[Stored items]
◇ ◇ ◇
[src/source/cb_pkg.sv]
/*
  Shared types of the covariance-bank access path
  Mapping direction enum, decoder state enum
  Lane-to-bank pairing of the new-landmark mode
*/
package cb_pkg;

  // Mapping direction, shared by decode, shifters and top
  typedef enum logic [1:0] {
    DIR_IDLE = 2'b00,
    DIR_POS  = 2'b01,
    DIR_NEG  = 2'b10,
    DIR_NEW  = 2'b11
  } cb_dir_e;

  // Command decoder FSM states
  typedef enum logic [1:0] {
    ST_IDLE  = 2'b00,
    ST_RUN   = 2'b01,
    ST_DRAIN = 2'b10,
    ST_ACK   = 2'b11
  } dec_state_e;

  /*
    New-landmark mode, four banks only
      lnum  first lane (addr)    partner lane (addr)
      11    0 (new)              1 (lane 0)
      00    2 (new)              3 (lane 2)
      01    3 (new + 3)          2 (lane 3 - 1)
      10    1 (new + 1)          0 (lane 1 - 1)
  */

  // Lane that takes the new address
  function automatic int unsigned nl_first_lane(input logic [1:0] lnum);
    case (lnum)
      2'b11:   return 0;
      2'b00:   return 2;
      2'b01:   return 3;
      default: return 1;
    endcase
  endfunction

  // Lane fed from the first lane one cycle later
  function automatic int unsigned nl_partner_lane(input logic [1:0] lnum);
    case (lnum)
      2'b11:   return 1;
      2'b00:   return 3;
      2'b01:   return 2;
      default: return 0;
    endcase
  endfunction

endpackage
◇ ◇ ◇
> [Instructions for the task] Keeping every word and mark as it is, print the entries above.

> [Reply]
[src/source/cb_pkg.sv]
/*
  Shared types of the covariance-bank access path
  Mapping direction enum, decoder state enum
  Lane-to-bank pairing of the new-landmark mode
*/
package cb_pkg;

  // Mapping direction, shared by decode, shifters and top
  typedef enum logic [1:0] {
    DIR_IDLE = 2'b00,
    DIR_POS  = 2'b01,
    DIR_NEG  = 2'b10,
    DIR_NEW  = 2'b11
  } cb_dir_e;

  // Command decoder FSM states
  typedef enum logic [1:0] {
    ST_IDLE  = 2'b00,
    ST_RUN   = 2'b01,
    ST_DRAIN = 2'b10,
    ST_ACK   = 2'b11
  } dec_state_e;

  /*
    New-landmark mode, four banks only
      lnum  first lane (addr)    partner lane (addr)
      11    0 (new)              1 (lane 0)
      00    2 (new)              3 (lane 2)
      01    3 (new + 3)          2 (lane 3 - 1)
      10    1 (new + 1)          0 (lane 1 - 1)
  */

  // Lane that takes the new address
  function automatic int unsigned nl_first_lane(input logic [1:0] lnum);
    case (lnum)
      2'b11:   return 0;
      2'b00:   return 2;
      2'b01:   return 3;
      default: return 1;
    endcase
  endfunction

  // Lane fed from the first lane one cycle later
  function automatic int unsigned nl_partner_lane(input logic [1:0] lnum);
    case (lnum)
      2'b11:   return 1;
      2'b00:   return 3;
      2'b01:   return 2;
      default: return 0;
    endcase
  endfunction

endpackage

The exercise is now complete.